RECORDS SHOWN >>
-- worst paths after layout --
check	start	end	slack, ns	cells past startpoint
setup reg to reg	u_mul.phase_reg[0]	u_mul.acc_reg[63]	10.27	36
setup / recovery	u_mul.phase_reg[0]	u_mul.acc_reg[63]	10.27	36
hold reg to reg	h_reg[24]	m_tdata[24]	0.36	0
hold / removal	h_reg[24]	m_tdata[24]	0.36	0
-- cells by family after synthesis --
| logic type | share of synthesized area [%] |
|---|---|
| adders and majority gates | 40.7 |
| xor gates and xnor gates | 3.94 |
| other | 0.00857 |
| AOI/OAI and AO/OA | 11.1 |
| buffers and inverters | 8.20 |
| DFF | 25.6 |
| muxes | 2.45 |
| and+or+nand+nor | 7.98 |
$ cat src/hdl/chd_pkg.sv
// Shared types, character codes and the hex digit decoder for the chunked body decoder.
// No dependencies.
package chd_pkg;

    localparam int SIZE_BITS_DEFAULT = 32;

    localparam logic [7:0] CH_CR   = 8'h0D;
    localparam logic [7:0] CH_LF   = 8'h0A;
    localparam logic [7:0] CH_SEMI = 8'h3B;

    // One raw body byte held in the input register
    typedef struct packed {
        logic       vld;
        logic [7:0] value;
    } byte_req_t;

    // One decoded result
    typedef struct packed {
        logic       data_valid;
        logic [7:0] data_byte;
        logic       done_res;
        logic       error;
    } res_t;

    // {is_hex, digit value}
    function automatic logic [4:0] hex_decode(input logic [7:0] c);
        logic [4:0] r;
        r = '0;
        if (c >= 8'h30 && c <= 8'h39)
        begin
            r = {1'b1, c[3:0]};
        end
        else if ((c >= 8'h41 && c <= 8'h46) || (c >= 8'h61 && c <= 8'h66))
        begin
            r = {1'b1, c[3:0] + 4'd9};
        end
        return r;
    endfunction

endpackage
[src/rtl/mlus_dp.sv]
// Datapath: entry store, per-list counts, scan pointers and result register.
module mlus_dp #(
  parameter int unsigned LISTEN_DEPTH = mlus_pkg::LISTEN_DEPTH_DEF,
  parameter int unsigned LIST_DEPTH   = mlus_pkg::LIST_DEPTH_DEF
) (
  input  logic                            clk_i,
  input  logic                            rst_ni,
  input  logic [mlus_pkg::ACTION_W-1:0]   action_i,
  input  logic [mlus_pkg::SEL_W-1:0]      list_select_i,
  input  logic [mlus_pkg::VALUE_W-1:0]    item_value_i,
  input  mlus_pkg::dp_cmd_t               cmd_i,
  output mlus_pkg::dp_sts_t               sts_o,
  output logic                            out_valid_o,
  input  logic                            out_ready_i,
  output logic [mlus_pkg::STATUS_W-1:0]   status_o,
  output logic [mlus_pkg::COUNT_W-1:0]    list_count_o
);
  import mlus_pkg::*;

  localparam int unsigned STORE_DEPTH = LISTEN_DEPTH + 4 * LIST_DEPTH;
  localparam int unsigned AW          = $clog2(STORE_DEPTH);
  localparam int unsigned MAX_DEPTH   = (LISTEN_DEPTH > LIST_DEPTH) ? LISTEN_DEPTH : LIST_DEPTH;
  localparam int unsigned CW          = $clog2(MAX_DEPTH + 1);

  logic [CW-1:0]       cnt_q [NUM_LISTS];
  logic                act_q;
  logic [SEL_W-1:0]    sel_q;
  logic                sel_ok_q;
  logic [VALUE_W-1:0]  val_q;
  logic [AW-1:0]       base_q;
  logic [CW-1:0]       cap_q;
  logic [CW-1:0]       len_q;
  logic [CW-1:0]       idx_q;
  logic [CW-1:0]       kept_q;
  logic                found_q;
  logic                out_valid_q;
  logic [STATUS_W-1:0] status_q;
  logic [COUNT_W-1:0]  count_q;

  logic [AW-1:0]       base_d;
  logic [CW-1:0]       cap_d;
  logic [CW-1:0]       len_d;
  logic                sel_ok_d;
  logic [VALUE_W-1:0]  rd_data;
  logic                hit;
  logic                ram_we;
  logic [AW-1:0]       ram_waddr;
  logic [VALUE_W-1:0]  ram_wdata;
  status_e             res_status;
  logic [CW-1:0]       res_count;
  logic                res_upd;
  logic [CW+COUNT_W-1:0] count_ext;

  // Region base, capacity and current length of the list named by the input.
  always_comb begin
    sel_ok_d = 1'b1;
    base_d   = '0;
    cap_d    = CW'(LIST_DEPTH);
    len_d    = '0;
    unique case (list_select_i)
      LIST_LISTEN: begin
        cap_d = CW'(LISTEN_DEPTH);
        len_d = cnt_q[0];
      end
      LIST_READ: begin
        base_d = AW'(LISTEN_DEPTH);
        len_d  = cnt_q[1];
      end
      LIST_PARSE: begin
        base_d = AW'(LISTEN_DEPTH + LIST_DEPTH);
        len_d  = cnt_q[2];
      end
      LIST_PACKAGE: begin
        base_d = AW'(LISTEN_DEPTH + 2 * LIST_DEPTH);
        len_d  = cnt_q[3];
      end
      LIST_WRITE: begin
        base_d = AW'(LISTEN_DEPTH + 3 * LIST_DEPTH);
        len_d  = cnt_q[4];
      end
      default: begin
        sel_ok_d = 1'b0;
        cap_d    = '0;
      end
    endcase
  end

  always_ff @(posedge clk_i) begin
    if (cmd_i.load) begin
      act_q    <= action_i;
      sel_q    <= list_select_i;
      sel_ok_q <= sel_ok_d;
      val_q    <= item_value_i;
      base_q   <= base_d;
      cap_q    <= cap_d;
      len_q    <= len_d;
    end
  end

  mlus_ram #(
    .WIDTH (VALUE_W),
    .DEPTH (STORE_DEPTH)
  ) u_store (
    .clk_i   (clk_i),
    .we_i    (ram_we),
    .waddr_i (ram_waddr),
    .wdata_i (ram_wdata),
    .re_i    (cmd_i.rd),
    .raddr_i (base_q + AW'(idx_q)),
    .rdata_o (rd_data)
  );

  assign hit = (rd_data == val_q);

  // Delete copies each surviving entry down to the kept position; add appends.
  always_comb begin
    ram_we    = 1'b0;
    ram_waddr = base_q + AW'(kept_q);
    ram_wdata = rd_data;
    if (cmd_i.chk && act_q == ACT_DELETE && !hit) begin
      ram_we = 1'b1;
    end else if (cmd_i.fin && res_status == ST_ADDED) begin
      ram_we    = 1'b1;
      ram_waddr = base_q + AW'(len_q);
      ram_wdata = val_q;
    end
  end

  always_ff @(posedge clk_i or negedge rst_ni) begin
    if (!rst_ni) begin
      idx_q   <= '0;
      kept_q  <= '0;
      found_q <= 1'b0;
    end else if (cmd_i.load) begin
      idx_q   <= '0;
      kept_q  <= '0;
      found_q <= 1'b0;
    end else if (cmd_i.chk) begin
      idx_q <= idx_q + 1'b1;
      if (act_q == ACT_ADD && hit) begin
        found_q <= 1'b1;
      end
      if (act_q == ACT_DELETE && !hit) begin
        kept_q <= kept_q + 1'b1;
      end
    end
  end

  always_comb begin
    res_upd    = sel_ok_q;
    res_count  = len_q;
    res_status = ST_NOT_FOUND;
    if (!sel_ok_q) begin
      res_count  = '0;
      res_status = (act_q == ACT_ADD) ? ST_FULL : ST_NOT_FOUND;
    end else if (act_q == ACT_ADD) begin
      if (found_q) begin
        res_status = ST_PRESENT;
      end else if (len_q >= cap_q) begin
        res_status = ST_FULL;
      end else begin
        res_status = ST_ADDED;
        res_count  = len_q + 1'b1;
      end
    end else begin
      res_count  = kept_q;
      res_status = (kept_q < len_q) ? ST_REMOVED : ST_NOT_FOUND;
    end
  end

  always_ff @(posedge clk_i or negedge rst_ni) begin
    if (!rst_ni) begin
      for (int k = 0; k < NUM_LISTS; k++) begin
        cnt_q[k] <= '0;
      end
    end else if (cmd_i.fin && res_upd) begin
      unique case (sel_q)
        LIST_LISTEN:  cnt_q[0] <= res_count;
        LIST_READ:    cnt_q[1] <= res_count;
        LIST_PARSE:   cnt_q[2] <= res_count;
        LIST_PACKAGE: cnt_q[3] <= res_count;
        LIST_WRITE:   cnt_q[4] <= res_count;
        default: ;
      endcase
    end
  end

  assign count_ext = (CW + COUNT_W)'(res_count);

  always_ff @(posedge clk_i or negedge rst_ni) begin
    if (!rst_ni) begin
      out_valid_q <= 1'b0;
    end else if (cmd_i.fin) begin
      out_valid_q <= 1'b1;
    end else if (out_ready_i) begin
      out_valid_q <= 1'b0;
    end
  end

  always_ff @(posedge clk_i) begin
    if (cmd_i.fin) begin
      status_q <= res_status;
      count_q  <= count_ext[COUNT_W-1:0];
    end
  end

  assign sts_o.scan_end = (idx_q == len_q);
  assign sts_o.stop     = (act_q == ACT_ADD) && hit;
  assign sts_o.out_free = !out_valid_q || out_ready_i;

  assign out_valid_o  = out_valid_q;
  assign status_o     = status_q;
  assign list_count_o = count_q;

`ifndef SYNTHESIS
  assert property (@(posedge clk_i) disable iff (!rst_ni)
    cnt_q[0] <= CW'(LISTEN_DEPTH) && cnt_q[1] <= CW'(LIST_DEPTH) &&
    cnt_q[2] <= CW'(LIST_DEPTH) && cnt_q[3] <= CW'(LIST_DEPTH) &&
    cnt_q[4] <= CW'(LIST_DEPTH))
    else $error("list count beyond its capacity");

  assert property (@(posedge clk_i) disable iff (!rst_ni)
    $rose(out_valid_q) |-> $past(cmd_i.fin))
    else $error("result presented without a commit");

  assert property (@(posedge clk_i) disable iff (!rst_ni)
    kept_q <= idx_q)
    else $error("compaction write pointer ahead of the scan pointer");
`endif

endmodule
--- src/rtl/mlus_ctrl.sv ---
// Sequencing state machine: accept, scan the list entry by entry, commit.
module mlus_ctrl (
  input  logic              clk_i,
  input  logic              rst_ni,
  input  logic              in_valid_i,
  output logic              in_ready_o,
  input  mlus_pkg::dp_sts_t sts_i,
  output mlus_pkg::dp_cmd_t cmd_o
);
  import mlus_pkg::*;

  typedef enum logic [3:0] {
    S_IDLE   = 4'b0001,
    S_READ   = 4'b0010,
    S_CHECK  = 4'b0100,
    S_FINISH = 4'b1000
  } state_e;

  state_e state_q, state_d;

  always_comb begin
    state_d = state_q;
    cmd_o   = '0;
    unique case (state_q)
      S_IDLE: begin
        if (in_valid_i) begin
          cmd_o.load = 1'b1;
          state_d    = S_READ;
        end
      end
      S_READ: begin
        if (sts_i.scan_end) begin
          state_d = S_FINISH;
        end else begin
          cmd_o.rd = 1'b1;
          state_d  = S_CHECK;
        end
      end
      S_CHECK: begin
        cmd_o.chk = 1'b1;
        state_d   = sts_i.stop ? S_FINISH : S_READ;
      end
      S_FINISH: begin
        if (sts_i.out_free) begin
          cmd_o.fin = 1'b1;
          state_d   = S_IDLE;
        end
      end
      default: state_d = S_IDLE;
    endcase
  end

  always_ff @(posedge clk_i or negedge rst_ni) begin
    if (!rst_ni) begin
      state_q <= S_IDLE;
    end else begin
      state_q <= state_d;
    end
  end

  assign in_ready_o = (state_q == S_IDLE);

`ifndef SYNTHESIS
  assert property (@(posedge clk_i) disable iff (!rst_ni)
    state_q == S_CHECK |-> $past(state_q == S_READ))
    else $error("compare step without a preceding read");

  assert property (@(posedge clk_i) disable iff (!rst_ni)
    cmd_o.fin |-> sts_i.out_free)
    else $error("result committed while the output register is occupied");

  assert property (@(posedge clk_i) disable iff (!rst_ni)
    (state_q == S_READ && sts_i.scan_end) |=> state_q == S_FINISH)
    else $error("scan end did not lead to the commit step");
`endif

endmodule
[config.mk]
export PLATFORM = sky130hd
export DESIGN_NAME = scla_front
export DESIGN_NICKNAME = d
export VERILOG_FILES = /design/src/rtl/core/scla_pkg.sv /design/src/rtl/core/scla_front.sv
export SDC_FILE = /design/constraint.sdc
export NUM_CORES = 1
export LEC_CHECK = 0
export ABC_CLOCK_PERIOD_IN_PS = 2000
export BUFFER_PORTS_ARGS = -buffer_cell sky130_fd_sc_hd__buf_2
export CAP_MARGIN = 20
export CORE_MARGIN = 5
export CORE_UTILIZATION = 25
export CTS_CLUSTER_DIAMETER = 120
export DETAILED_ROUTE_END_ITERATION = 16
export SLEW_MARGIN = 20
export SYNTH_ARGS = -nofsm -noshare
export SYNTH_HDL_FRONTEND = slang
export SYNTH_SLANG_ARGS = --single-unit
export TNS_END_PERCENT = 20
[constraint.sdc]
create_clock -name clk -period 2 [get_ports clk]
set_input_delay 0.2 -clock clk [delete_from_list [all_inputs] [get_ports clk]]
set_output_delay 0.2 -clock clk [all_outputs]
set_load 0.01 [all_outputs]
[src/rtl/core/scla_pkg.sv]
// Shared constants and types for the serial command line assembler.
`default_nettype none
package scla_pkg;
	localparam int unsigned QueueDepth = 1024;
	localparam int unsigned PtrW = $clog2(QueueDepth);
	localparam int unsigned CntW = PtrW + 1;

	localparam logic CMD_WRITE = 1'b0;
	localparam logic CMD_READ  = 1'b1;

	localparam logic [7:0] CHR_NUL = 8'h00;
	localparam logic [7:0] CHR_BS  = 8'h08;
	localparam logic [7:0] CHR_TAB = 8'h09;
	localparam logic [7:0] CHR_LF  = 8'h0A;
	localparam logic [7:0] CHR_CR  = 8'h0D;
	localparam logic [7:0] CHR_SP  = 8'h20;
	localparam logic [7:0] CHR_DEL = 8'h7F;

	typedef struct packed {
		logic       cmd;
		logic [7:0] data;
	} item_t;

	typedef struct packed {
		logic            rd_valid;
		logic [7:0]      rd_byte;
		logic            eoc;
		logic            ovf;
		logic [CntW-1:0] chars;
		logic [CntW-1:0] cmds;
	} result_t;
endpackage
`default_nettype wire

[src/rtl/core/scla_front.sv]
// Input stage and two-entry queue holding items for the execution engine.
`default_nettype none
module scla_front (
	input  wire                  clk,
	input  wire                  arst_n,
	input  wire                  in_valid,
	output logic                 in_ready,
	input  scla_pkg::item_t      in_item,
	output logic                 q_valid,
	input  wire                  q_take,
	output scla_pkg::item_t      q_item
);
	import scla_pkg::*;

	item_t     mem_q [2];
	logic      wr_q, rd_q;
	logic [1:0] cnt_q;
	logic      push;

	assign in_ready = (cnt_q != 2'd2);
	assign push     = in_valid && in_ready;
	assign q_valid  = (cnt_q != 2'd0);
	assign q_item   = mem_q[rd_q];

	always_ff @(posedge clk) begin
		if (push) mem_q[wr_q] <= in_item;
	end

	always_ff @(posedge clk or negedge arst_n) begin
		if (!arst_n) begin
			wr_q <= 1'b0; rd_q <= 1'b0; cnt_q <= 2'd0;
		end else begin
			if (push) wr_q <= ~wr_q;
			if (q_take) rd_q <= ~rd_q;
			cnt_q <= cnt_q + {1'b0, push} - {1'b0, q_take};
		end
	end

	a_no_take_empty: assert property (@(posedge clk) disable iff (!arst_n)
		q_take |-> q_valid) else $error("take from empty queue");
	a_cnt_max: assert property (@(posedge clk) disable iff (!arst_n)
		cnt_q != 2'd3) else $error("queue count overrun");
	a_full_stall: assert property (@(posedge clk) disable iff (!arst_n)
		(cnt_q == 2'd2) |-> !in_ready) else $error("ready while full");
endmodule
`default_nettype wire

* Word level (Yosys, flattened, before mapping)
Memory sizes are Yosys's and may differ from the RTL's.
Cells that the tools add are included.
** Word-level totals
- Word-level logic and storage cells :: 13
- Output and inout bits :: 11
- RAM bits :: 18
- Input bits :: 13
- Register bits :: 4
- Memories :: 1
** Operators by class
- Equal/unequal tests :: 1
- Add/sub/neg operators :: 2
- Bitwise gates (word level) :: 2
- Muxes and demuxes :: 2
- Reductions and logical operators :: 2
** Memories
- mem_q :: depth 2, width 9, read ports 1, clocked after memory_dff 0, wr ports 1, line scla_front.sv:15 : item_t mem_q [2];
** Operators with widths (number)
- adder 2 x 1 -> 2 bit :: 1
- two-way mux 1 bit :: 2
- inequality test 2 bit, second input constant :: 1
- inverter 1 bit :: 2
- nonzero test 2 bit :: 1
- subtractor 2 x 1 -> 2 bit :: 1
- logical AND 1 bit :: 1

* Longest topological paths before layout
- Depth in word-level cells :: 4
- Mapped depth :: 5

* Least setup slack after synthesis
OpenSTA, ideal clock, no wires.
- Path kind :: register to register
- Start point :: register cnt_q[1]
- End point :: memory mem_q[0][0] in the netlist's numbering (enable)
- Cell stages (with the launch flop) :: 4
- Arrival time :: 1.106 ns
- Slack :: 0.520 ns
- Clock period less this slack :: 1.480 ns
- Cells stage by stage :: dfrtp_1 -> nand2b_1 -> nand2_1 -> nor2_1
** On the way
- Longest elaborated chain between the ends :: 4
** RTL lines
- start, declared :: line scla_front.sv:17 : logic [1:0] cnt_q;
- start signal, assigned :: line scla_front.sv:35 : cnt_q <= cnt_q + {1'b0, push} - {1'b0, q_take};
- inequality test 2 bit :: line scla_front.sv:20 : assign in_ready = (cnt_q != 2'd2);
- via in_ready :: line scla_front.sv:7 : output logic in_ready,
- logical AND 1 bit :: line scla_front.sv:21 : assign push = in_valid && in_ready;
- two-way mux 1 bit :: line scla_front.sv:26 : if (push) mem_q[wr_q] <= in_item;
- two-way mux 1 bit (implied by the code) :: line scla_front.sv:26
- end, declared :: line scla_front.sv:15
The timed path passes the listed nets, and every way through them passes these cells.

==> impl_metrics.ini <==
[job]
drv_cap = 0

[routing]
antenna_left = 0
first_pass_iters = 2
drt_iter0_drc = 5
dr_total_vias = 466
viasPerCell = 3.92
wirelength_um = 1380
post_drt_wl_per_cell_um = 11.6
drc = 0

[final_layout]
diodes = 0
drive_above_1_share_pct = 42.5
multi_input_area_sq_um = 206
fin_area_sq_um = 1090
final_util_pct = 32.9
regArea_sq_um = 641
fillers = 343
final_nets = 88
area_delta_synth_final_pct = 27.9

[placed_design]
gp_congestion = 0.641
post_dp_cell_area_sq_um = 1030
place_ws_ns = 0.548
place_hpwl_um = 1090
portBuffers = 23

[logic_synthesis]
synth.distinct_cells = 15
synth_nets = 59
ys_seq_area_share_pct = 75.2
yosysWarnings = 0
netlist_area_sq_um = 852
ys_seq_elements = 22
synth-compound-area-share_pct = 2.20
synth_top_family_by_area = multiplexers
synth_cells = 45
synthSimpleGateAreaFrac_pct = 4.55
muxShareOfSynthArea_pct = 11.9
synth_xor_area_share_pct = 4.11
synth_adder_area_share_pct = 1.47
synth_area_per_cell_sq_um = 18.9

[critical_path]
start_kind = flop
cp_data_required_time_ns = 1.80
cp_max_fo = 10
critPathKind = reg -> out
reg2regPathDepth = 4
cp_data_arrival_time_ns = 1.44
endpoint_kind = primary output

[die]
die_w_um = 68.4
io_pins = 24
start_util_pct = 25.7
die-area_sq_um = 4680
rows = 21
core_area_sq_um = 3310
die_h_um = 68.4

[clock_tree]
htreeDepth = 1
clkSinkCount = 22
clock_path_buffers = 2
cts_root_buf = clkbuf_4
cts_tree = yes
clkTransAtPathRegs_ns = 0.12
clock_latency_ns = 0.30
cts_made_buffers = 3
cts_setup_buffers = 0

[sta]
drv_slew = 0
setup_slack_ns = 0.356
setup_viol = 0
rsz0062_at_grt = no
worst_pin_slew_ns = 0.452
timing.fmax_mhz = 608
finClkSkew_ns = 0.00519
maxSlewHeadroom_pct = 69.9
setup_tns_ns = 0
hold_viol_final = 0
finalCritPeriodShare_pct = 82.2
fin_crit_ns = 1.64

[global_route]
antenna_found_initial = 0
grt_usage_pct = 6.43
grt_pass1_wl_um = 2180
overflow = 0
grt_pass1_vias = 486
grt_start_max_net_pins = 14

[hold_path]
worstHoldPathCells = 1
hold_class = in -> reg

[power]
netSwitchingPower_mw = 0.417
p_per_area_nw_per_um2 = 1340
swShare_pct = 28.5
power.leakage_nw = 0.423
clockPowerShare_pct = 22.4
combPwrFrac_pct = 28.0
share_seq_of_total_power_pct = 49.5
p_total_mw = 1.46
vdd_drop_max_uv = 679
p_int_mw = 1.05

[run_status]
status = finished, final reports clean
-- per-layer routing --
metal	global-route usage (%)	vias to the layer above	part of all wire, %
met3	3.28	0	11
met2	10.4	21	44
met5	0	-	0
met4	0.744	0	0
met1	7.88	223	44
li1	-	222	-
-- power by group through the flow --
stage	sequential [mW]	clock (mW)	combinational (mW)
3_3_place_gp	0.733	0	0.414
5_1_grt	0.745	0.367	0.459
4_1_cts	0.727	0.340	0.423
6_report	0.725	0.328	0.410
2_1_floorplan	0.683	0	0.301
3_5_place_dp	0.738	0	0.419
-- layout by cell type (no fill, tap or decap), drive strengths merged, types with 3 or more instances in the layout --
| cell type | netlist | routed |
|---|---|---|
| buf | 1 | 24 |
| clkbuf | 0 | 3 |
| dfrtp | 4 | 4 |
| edfxtp | 18 | 18 |
| mux2 | 9 | 9 |
| xnor2 | 3 | 3 |
-- cell usage after synthesis, drive strengths merged --
library cell | instances | area [sq um]
edfxtp | 18 | 541
mux2 | 9 | 101
dfrtp | 4 | 100
xnor2 | 3 | 26.3
a21bo | 1 | 10.0
a21oi | 1 | 8.76
and3 | 1 | 6.26
buf | 1 | 5.00
ha | 1 | 12.5
nand2 | 1 | 3.75
nand2b | 1 | 6.26
nor2 | 1 | 3.75
nor3b | 1 | 12.5
or2 | 1 | 6.26
xor2 | 1 | 8.76
-- what timing repair did --
item                                   4_1_cts  5_1_grt
hold buffers                                 1        0
endpoints found under the hold margin        4        0
resized for setup                            0        0
-- area by class of cell --
type / count / share of cell area, %
flip-flops and latches: 22 / 58.8
repair buffers: 25 / 12.2
clock inverters: 1 / 2.76
multi-input cells: 22 / 18.9
clock buffers: 3 / 2.07
well taps: 46 / 5.28
-- stage by stage --
| stage | hold WS (ns) | std cells |
|---|---|---|
| after detailed placement | 0.0157 | 114 |
| after global routing | 0.0509 | 119 |
| final | 0.0789 | 119 |
| after floorplan | -0.0956 | 45 |
| after CTS | 0.0699 | 119 |
| after global placement | 0.0114 | 114 |
-- kinds of logic after synthesis --
logic type | count (synthesis)
flops | 22
mux | 9
fa+ha+maj | 1
buf+inv | 1
xor+xnor | 4
compound gates | 2
simple gates | 6
-- registers in the layout, summed over array words and instances, names as in the netlist --
| signal | flops |
|---|---|
| mem_q | 18 |
| cnt_q | 2 |
| rd_q | 1 |
| wr_q | 1 |
-- final timing paths --
| check | start | endpoint | slack, ns |
|---|---|---|---|
| max in group asynchronous | arst_n | rd_q$_DFFE_PN0P_ | 1.67 |
| min in group asynchronous | arst_n | cnt_q[0]$_DFF_PN0_ | 0.22 |
| worst max register to register | cnt_q[1]$_DFF_PN0_ | mem_q[0][7]$_DFFE_PP_ | 0.57 |
| worst min-delay path | in_item[1] | mem_q[0][1]$_DFFE_PP_ | 0.08 |
| worst max-delay path | rd_q$_DFFE_PN0P_ | q_item[2] | 0.36 |
| worst min register to register | wr_q$_DFFE_PN0P_ | wr_q$_DFFE_PN0P_ | 0.51 |
-- worst max-delay path, stage by stage (launching register included) --
cell and delay [ns]:
dfrtp_1 0.64, mux2_1 0.37, buf_2 0.14
Power figures use the tool's default switching activity.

EXERCISE >>
Repeat, word for word, the lines above between the line holding "- start, declared" and the line holding "ys_seq_area_share_pct = 75.2", inclusive; omit everything else.

EXERCISE RESPONSE >>
- start, declared :: line scla_front.sv:17 : logic [1:0] cnt_q;
- start signal, assigned :: line scla_front.sv:35 : cnt_q <= cnt_q + {1'b0, push} - {1'b0, q_take};
- inequality test 2 bit :: line scla_front.sv:20 : assign in_ready = (cnt_q != 2'd2);
- via in_ready :: line scla_front.sv:7 : output logic in_ready,
- logical AND 1 bit :: line scla_front.sv:21 : assign push = in_valid && in_ready;
- two-way mux 1 bit :: line scla_front.sv:26 : if (push) mem_q[wr_q] <= in_item;
- two-way mux 1 bit (implied by the code) :: line scla_front.sv:26
- end, declared :: line scla_front.sv:15
The timed path passes the listed nets, and every way through them passes these cells.

==> impl_metrics.ini <==
[job]
drv_cap = 0

[routing]
antenna_left = 0
first_pass_iters = 2
drt_iter0_drc = 5
dr_total_vias = 466
viasPerCell = 3.92
wirelength_um = 1380
post_drt_wl_per_cell_um = 11.6
drc = 0

[final_layout]
diodes = 0
drive_above_1_share_pct = 42.5
multi_input_area_sq_um = 206
fin_area_sq_um = 1090
final_util_pct = 32.9
regArea_sq_um = 641
fillers = 343
final_nets = 88
area_delta_synth_final_pct = 27.9

[placed_design]
gp_congestion = 0.641
post_dp_cell_area_sq_um = 1030
place_ws_ns = 0.548
place_hpwl_um = 1090
portBuffers = 23

[logic_synthesis]
synth.distinct_cells = 15
synth_nets = 59
ys_seq_area_share_pct = 75.2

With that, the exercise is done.